戦評・コラム
2026年セガサミー野球部/手応え十分!チーム一丸で都市対抗出場を狙う/第97回都市対抗野球大会東京都二次予選展望
2026/06/05
いよいよ社会人野球最高峰の大会である第97回都市対抗野球大会(8月26日~9月6日・東京ドーム、以下都市対抗)の東京都二次予選が始まる。今季限りでの活動終了が決まったセガサミー野球部は最後の都市対抗出場を狙い、6月13日(土)13時(予定)から大田スタジアムで、NTT東日本を相手に初戦を戦う。
「悔いなく!その一言に尽きます」
今季、助監督から昇格した佐藤俊和監督は予選への意気込みを語る。自身も現役時代にミキハウスで廃部(2019年から復活)を経験。創部されたセガサミーへ移籍し1期生、初代主将となった経緯がある。選手たちの感情も痛いほどわかるが「様々な思いはあるだろうけれど、“チームとして動く”と伝えています」と話す。
入社7年目で副将を務める中川智裕も「戸惑いはありましたが今は切り替えられています。チーム一丸は絶対条件。しっかり声かけをしていきたいです」と前を向いている。
そんな監督や選手の言葉に偽りはない。5月下旬のオープン戦では過去10年で4度の全国大会優勝を飾っている大阪ガスや一昨年の都市対抗優勝の三菱重工Eastにも接戦の末に勝利を収めた。
今季から主将を務める入社9年目の北川智也は「(過去の都市対抗予選や本戦で)勝っていた時の感覚に似ています」と手応えを明かす。佐藤監督が就任してから取り組んできた小技や機動力、走塁への意識といった細やかな野球ができるようになっているからだ。
加えて、選手間での競争もチームの活性化に大いに作用していて「誰が出ても勝負できる」「どこと戦っても負ける気はしません」と自信をみなぎらせる。
廃部が決まり、選手生活の有終の美を飾ろうとする者、プロの世界や他チームへの移籍を目指す者――それぞれの事情はあれど、高いモチベーションで取り組めていることが、チーム力を確実に上向きなものにしている。
佐藤監督も「 “野球ができていることは当たり前ではない”という感謝や成長に繋がる機会であることは間違いありません」と、選手たちの姿を見て実感している。
新人の立花祥希も「今回の件でたくさんの連絡をいただいて、これだけ応援してくれている人がいるんだと実感しました」と、あらためて感謝の気持ちが湧いたという。その中で「社会人として何のために野球をやっているのか、今後の人生を考える時間になりました」と熟慮した末、プロ野球を目指すことを決意。三菱重工Eastとのオープン戦では横浜スタジアムのレフトスタンドに本塁打を叩き込むなど打撃も好調で、捕手としても「予選の経験が無いからこそ、恐れるものはないという気持ちで戦います」と頼もしく語る。

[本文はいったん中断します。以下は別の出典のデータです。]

[config.mk]
export PLATFORM = sky130hd
export DESIGN_NAME = rt_auto_subject
export DESIGN_NICKNAME = d
export VERILOG_FILES = /design/src/rtl/rt_pkg.sv /design/src/rtl/bcd_counter4.sv /design/src/rtl/rt_auto_subject.sv
export SDC_FILE = /design/constraint.sdc
export NUM_CORES = 1
export LEC_CHECK = 0
export ABC_CLOCK_PERIOD_IN_PS = 7500
export CAP_MARGIN = 25
export CORE_ASPECT_RATIO = 0.8
export CORE_MARGIN = 5
export CORE_UTILIZATION = 30
export CTS_CLUSTER_SIZE = 28
export DETAILED_ROUTE_END_ITERATION = 8
export GPL_ROUTABILITY_DRIVEN = 0
export PLACE_DENSITY = 0.46
export SLEW_MARGIN = 10
export SYNTH_ARGS = -nofsm -noshare
export SYNTH_HDL_FRONTEND = slang
export SYNTH_SLANG_ARGS = --single-unit
[constraint.sdc]
create_clock -name clk -period 7.5 [get_ports clk]
set_clock_uncertainty 0.1 [all_clocks]
set_input_delay 1.125 -clock clk [delete_from_list [all_inputs] [get_ports clk]]
set_output_delay 1.125 -clock clk [all_outputs]
set_load 0.1 [all_outputs]
[src/rtl/rt_pkg.sv]
// Shared constants and state encoding for the reaction-timer self-test partner.
package rt_pkg;

  localparam int BCD_MAX        = 9999;
  localparam int PRESS_MS_DEF   = 20;
  localparam int TIMEOUT_MS_DEF = 5000;

  typedef enum logic [4:0] {
    S_IDLE  = 5'b00001,
    S_START = 5'b00010,
    S_WAIT  = 5'b00100,
    S_DELAY = 5'b01000,
    S_RESP  = 5'b10000
  } rt_state_e;

  function automatic int max3(input int a, input int b, input int c);
    int m;
    m = (a > b) ? a : b;
    return (m > c) ? m : c;
  endfunction

endpackage

[src/rtl/bcd_counter4.sv]
// Four-digit BCD up-counter with ripple carry and hold at 9999.
module bcd_counter4 (
  input  logic        clk,
  input  logic        reset,
  input  logic        clr,
  input  logic        inc,
  output logic        sat,
  output logic [15:0] bcd
);

  logic [15:0] bcd_q, bcd_d;
  logic        carry;

  assign sat = (bcd_q == 16'h9999);
  assign bcd = bcd_q;

  always_comb begin
    bcd_d = bcd_q;
    carry = 1'b1;
    if (clr) begin
      bcd_d = 16'h0000;
    end else if (inc && !sat) begin
      for (int i = 0; i < 4; i++) begin
        if (carry) begin
          if (bcd_q[4*i +: 4] == 4'd9) begin
            bcd_d[4*i +: 4] = 4'd0;
          end else begin
            bcd_d[4*i +: 4] = bcd_q[4*i +: 4] + 4'd1;
            carry = 1'b0;
          end
        end
      end
    end
  end

  always_ff @(posedge clk) begin
    if (reset) bcd_q <= 16'h0000;
    else       bcd_q <= bcd_d;
  end

endmodule

[src/rtl/rt_auto_subject.sv]
// Emulated test subject: presses start, waits for the stimulus, holds off the
// programmed delay, presses response, and reports the applied delay in BCD.
module rt_auto_subject
  import rt_pkg::*;
#(
  parameter int PRESS_MS   = PRESS_MS_DEF,
  parameter int TIMEOUT_MS = TIMEOUT_MS_DEF,
  parameter int DELAY_W    = 14
) (
  input  logic               clk,
  input  logic               reset,
  input  logic               tick_1ms,
  input  logic               go,
  input  logic [DELAY_W-1:0] delay_ms,
  input  logic               stimulus,
  output logic               start_btn,
  output logic               response_btn,
  output logic               busy,
  output logic               done,
  output logic               timeout_err,
  output logic [15:0]        expected_bcd
);

  localparam int CNT_W = max3($clog2(PRESS_MS + 1), $clog2(TIMEOUT_MS + 1), DELAY_W);
  localparam logic [CNT_W-1:0]   PRESS_LAST = CNT_W'(PRESS_MS - 1);
  localparam logic [CNT_W-1:0]   TMO_LAST   = CNT_W'(TIMEOUT_MS - 1);
  localparam logic [DELAY_W-1:0] DLY_MAX    = DELAY_W'(BCD_MAX);

  rt_state_e          state_q, state_d;
  logic [CNT_W-1:0]   cnt_q, cnt_d, cnt_inc;
  logic [DELAY_W-1:0] delay_q, delay_d;
  logic               stim_prev_q;
  logic               start_q, start_d, resp_q, resp_d, busy_q, busy_d;
  logic               done_q, done_d, err_q, err_d;
  logic [15:0]        exp_q, exp_d;
  logic               bcd_clr, bcd_inc, bcd_sat;
  logic [15:0]        bcd_val;
  logic               stim_rise;

  assign stim_rise = stimulus && !stim_prev_q;
  assign cnt_inc   = cnt_q + CNT_W'(1);

  bcd_counter4 u_bcd (
    .clk   (clk),
    .reset (reset),
    .clr   (bcd_clr),
    .inc   (bcd_inc),
    .sat   (bcd_sat),
    .bcd   (bcd_val)
  );

  always_comb begin
    state_d = state_q;
    cnt_d   = cnt_q;
    delay_d = delay_q;
    exp_d   = exp_q;
    done_d  = 1'b0;
    err_d   = 1'b0;
    bcd_clr = 1'b0;
    bcd_inc = 1'b0;
    case (state_q)
      S_IDLE: if (go) begin
        state_d = S_START;
        delay_d = (delay_ms > DLY_MAX) ? DLY_MAX : delay_ms;
        cnt_d   = '0;
        bcd_clr = 1'b1;
      end
      S_START: if (tick_1ms) begin
        if (cnt_q == PRESS_LAST) begin
          state_d = S_WAIT;
          cnt_d   = '0;
        end else cnt_d = cnt_inc;
      end
      S_WAIT: begin
        // A zero delay skips DELAY so the response lands one clock after the edge.
        if (stim_rise) begin
          cnt_d   = '0;
          state_d = (delay_q == '0) ? S_RESP : S_DELAY;
        end else if (tick_1ms) begin
          if (cnt_q == TMO_LAST) begin
            state_d = S_IDLE;
            err_d   = 1'b1;
          end else cnt_d = cnt_inc;
        end
      end
      S_DELAY: begin
        if (!stimulus) begin
          state_d = S_IDLE;
          err_d   = 1'b1;
        end else if (tick_1ms) begin
          cnt_d   = cnt_inc;
          bcd_inc = !bcd_sat;
          if (cnt_inc == CNT_W'(delay_q)) begin
            state_d = S_RESP;
            cnt_d   = '0;
          end
        end
      end
      S_RESP: if (tick_1ms) begin
        if (cnt_q == PRESS_LAST) begin
          state_d = S_IDLE;
          done_d  = 1'b1;
          exp_d   = bcd_val;
        end else cnt_d = cnt_inc;
      end
      default: state_d = S_IDLE;
    endcase
    start_d = (state_d == S_START);
    resp_d  = (state_d == S_RESP);
    busy_d  = (state_d != S_IDLE);
  end

  always_ff @(posedge clk) begin
    if (reset) begin
      state_q     <= S_IDLE;
      cnt_q       <= '0;
      delay_q     <= '0;
      stim_prev_q <= 1'b0;
      start_q     <= 1'b0;
      resp_q      <= 1'b0;
      busy_q      <= 1'b0;
      done_q      <= 1'b0;
      err_q       <= 1'b0;
      exp_q       <= 16'h0000;
    end else begin
      state_q     <= state_d;
      cnt_q       <= cnt_d;
      delay_q     <= delay_d;
      stim_prev_q <= stimulus;
      start_q     <= start_d;
      resp_q      <= resp_d;
      busy_q      <= busy_d;
      done_q      <= done_d;
      err_q       <= err_d;
      exp_q       <= exp_d;
    end
  end

  assign start_btn    = start_q;
  assign response_btn = resp_q;
  assign busy         = busy_q;
  assign done         = done_q;
  assign timeout_err  = err_q;
  assign expected_bcd = exp_q;

endmodule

チーム全体の雰囲気は明るい。北川が「セガサミー野球部は( 総合エンタテインメント企業グループの)会社と同じでエンタテイナーという感じ。波に乗れば強いチームなので、堅苦しくなく盛り上がることができてば、ウチの流れにしていけると思います」と笑う。
「ここで出会えたのも何かの縁だと思うので、このメンバーで勝って、歴代のOBたちの思いも背負いながら勝ちたいです」と北川が話せば、佐藤監督も「思いきってやりたいです。代表権を獲って泣きたいです」と歓喜の時を思い描く。
東京都に今年与えられた都市対抗出場枠は「5」。3年ぶり15回目の都市対抗出場を決めて神宮球場で嬉し涙を流し、そして最後の夏を東京ドームで戦うべく、チーム全員で激戦を勝ち抜く。